[src/rtl/bls_pkg.sv]
// Shared widths, codes and types for the box line side and crossing block.
`default_nettype none

package bls_pkg;

  // Coordinate width of the box corners and the line points
  localparam int COORD_BITS = 16;

  // Offsets from the line start; the center sum in doubled units needs two extra bits
  localparam int OFS_BITS   = COORD_BITS + 2;
  // Line direction components
  localparam int DIR_BITS   = COORD_BITS + 1;
  // One product and the cross product difference
  localparam int PROD_BITS  = OFS_BITS + DIR_BITS;
  localparam int CROSS_BITS = PROD_BITS + 1;

  // Tolerance, raw and doubled for the center policy
  localparam int TOL_BITS   = 32;
  localparam int TOLE_BITS  = TOL_BITS + 1;

  // Common signed width for the tolerance band compare
  localparam int CMP_BITS   = (CROSS_BITS > TOLE_BITS + 1) ? CROSS_BITS : TOLE_BITS + 1;

  // Configuration port
  localparam int CFG_W        = (COORD_BITS > TOL_BITS) ? COORD_BITS : TOL_BITS;
  localparam int CFG_IDX_BITS = 3;

  // Number of corner lanes
  localparam int LANES = 4;

  typedef enum logic [CFG_IDX_BITS-1:0] {
    REG_START_X   = 3'd0,
    REG_START_Y   = 3'd1,
    REG_END_X     = 3'd2,
    REG_END_Y     = 3'd3,
    REG_POLICY    = 3'd4,
    REG_DIRECTION = 3'd5,
    REG_TOLERANCE = 3'd6
  } cfg_reg_t;

  // Side codes
  localparam logic [1:0] SIDE_ON      = 2'd0;
  localparam logic [1:0] SIDE_LEFT    = 2'd1;
  localparam logic [1:0] SIDE_RIGHT   = 2'd2;
  // Unused code, never a valid side
  localparam logic [1:0] SIDE_INVALID = 2'd3;

  // Side policies
  localparam logic [1:0] POL_CENTER = 2'd0;
  localparam logic [1:0] POL_ANY    = 2'd1;
  localparam logic [1:0] POL_ALL    = 2'd2;

  // Allowed crossing directions
  localparam logic [1:0] DIR_ANY    = 2'd0;
  localparam logic [1:0] DIR_L2R    = 2'd1;
  localparam logic [1:0] DIR_R2L    = 2'd2;

  // Register file contents and values derived from them
  typedef struct packed {
    logic signed [COORD_BITS-1:0] start_x;
    logic signed [COORD_BITS-1:0] start_y;
    logic signed [DIR_BITS-1:0]   dir_x;
    logic signed [DIR_BITS-1:0]   dir_y;
    logic [1:0]                   policy;
    logic [1:0]                   direction;
    logic [TOLE_BITS-1:0]         tol_eff;
  } cfg_t;

  // Load enables of the lane stages
  typedef struct packed {
    logic mul;
    logic sub;
    logic cls;
  } lane_en_t;

endpackage

`default_nettype wire

[src/rtl/bls_decide.sv]
// Merges the corner sides under the policy and checks the crossing rule.
`default_nettype none

module bls_decide (
  input  logic [bls_pkg::LANES-1:0][1:0] lane_side,
  input  logic [1:0]                     policy,
  input  logic [1:0]                     direction,
  input  logic [1:0]                     previous_side,
  output logic [1:0]                     current_side,
  output logic                           crossed
);
  import bls_pkg::*;

  logic [1:0] any_side;
  logic       clash;
  logic [1:0] all_side;

  // Any corner: skip corners on the line, disagreement gives on
  always_comb begin
    any_side = SIDE_ON;
    clash    = 1'b0;
    for (int i = 0; i < LANES; i++) begin
      if (lane_side[i] != SIDE_ON) begin
        if (any_side == SIDE_ON) begin
          any_side = lane_side[i];
        end else if (any_side != lane_side[i]) begin
          clash = 1'b1;
        end
      end
    end
    if (clash) begin
      any_side = SIDE_ON;
    end
  end

  // All corners: on unless every corner agrees
  always_comb begin
    all_side = lane_side[0];
    for (int i = 1; i < LANES; i++) begin
      if (lane_side[i] != lane_side[0]) begin
        all_side = SIDE_ON;
      end
    end
  end

  // Policy select; the center point travels in lane 0
  always_comb begin
    unique case (policy)
      POL_CENTER: current_side = lane_side[0];
      POL_ANY:    current_side = any_side;
      POL_ALL:    current_side = all_side;
      default:    current_side = SIDE_ON;
    endcase
  end

  // Crossing rule; an invalid previous side never crosses
  always_comb begin
    crossed = 1'b0;
    if ((previous_side != SIDE_INVALID) && (previous_side != current_side)) begin
      if ((previous_side == SIDE_ON) || (current_side == SIDE_ON)) begin
        crossed = (direction == DIR_ANY);
      end else begin
        unique case (direction)
          DIR_ANY: crossed = 1'b1;
          DIR_L2R: crossed = (previous_side == SIDE_LEFT) && (current_side == SIDE_RIGHT);
          DIR_R2L: crossed = (previous_side == SIDE_RIGHT) && (current_side == SIDE_LEFT);
          default: crossed = 1'b0;
        endcase
      end
    end
  end

endmodule

`default_nettype wire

══════════

▸ Exercise brief
From the first line of the listing above through the line that contains "tolerance band compare", set down each line without alteration, and nothing else.

▸ Completed exercise
[src/rtl/bls_pkg.sv]
// Shared widths, codes and types for the box line side and crossing block.
`default_nettype none

package bls_pkg;

  // Coordinate width of the box corners and the line points
  localparam int COORD_BITS = 16;

  // Offsets from the line start; the center sum in doubled units needs two extra bits
  localparam int OFS_BITS   = COORD_BITS + 2;
  // Line direction components
  localparam int DIR_BITS   = COORD_BITS + 1;
  // One product and the cross product difference
  localparam int PROD_BITS  = OFS_BITS + DIR_BITS;
  localparam int CROSS_BITS = PROD_BITS + 1;

  // Tolerance, raw and doubled for the center policy
  localparam int TOL_BITS   = 32;
  localparam int TOLE_BITS  = TOL_BITS + 1;

  // Common signed width for the tolerance band compare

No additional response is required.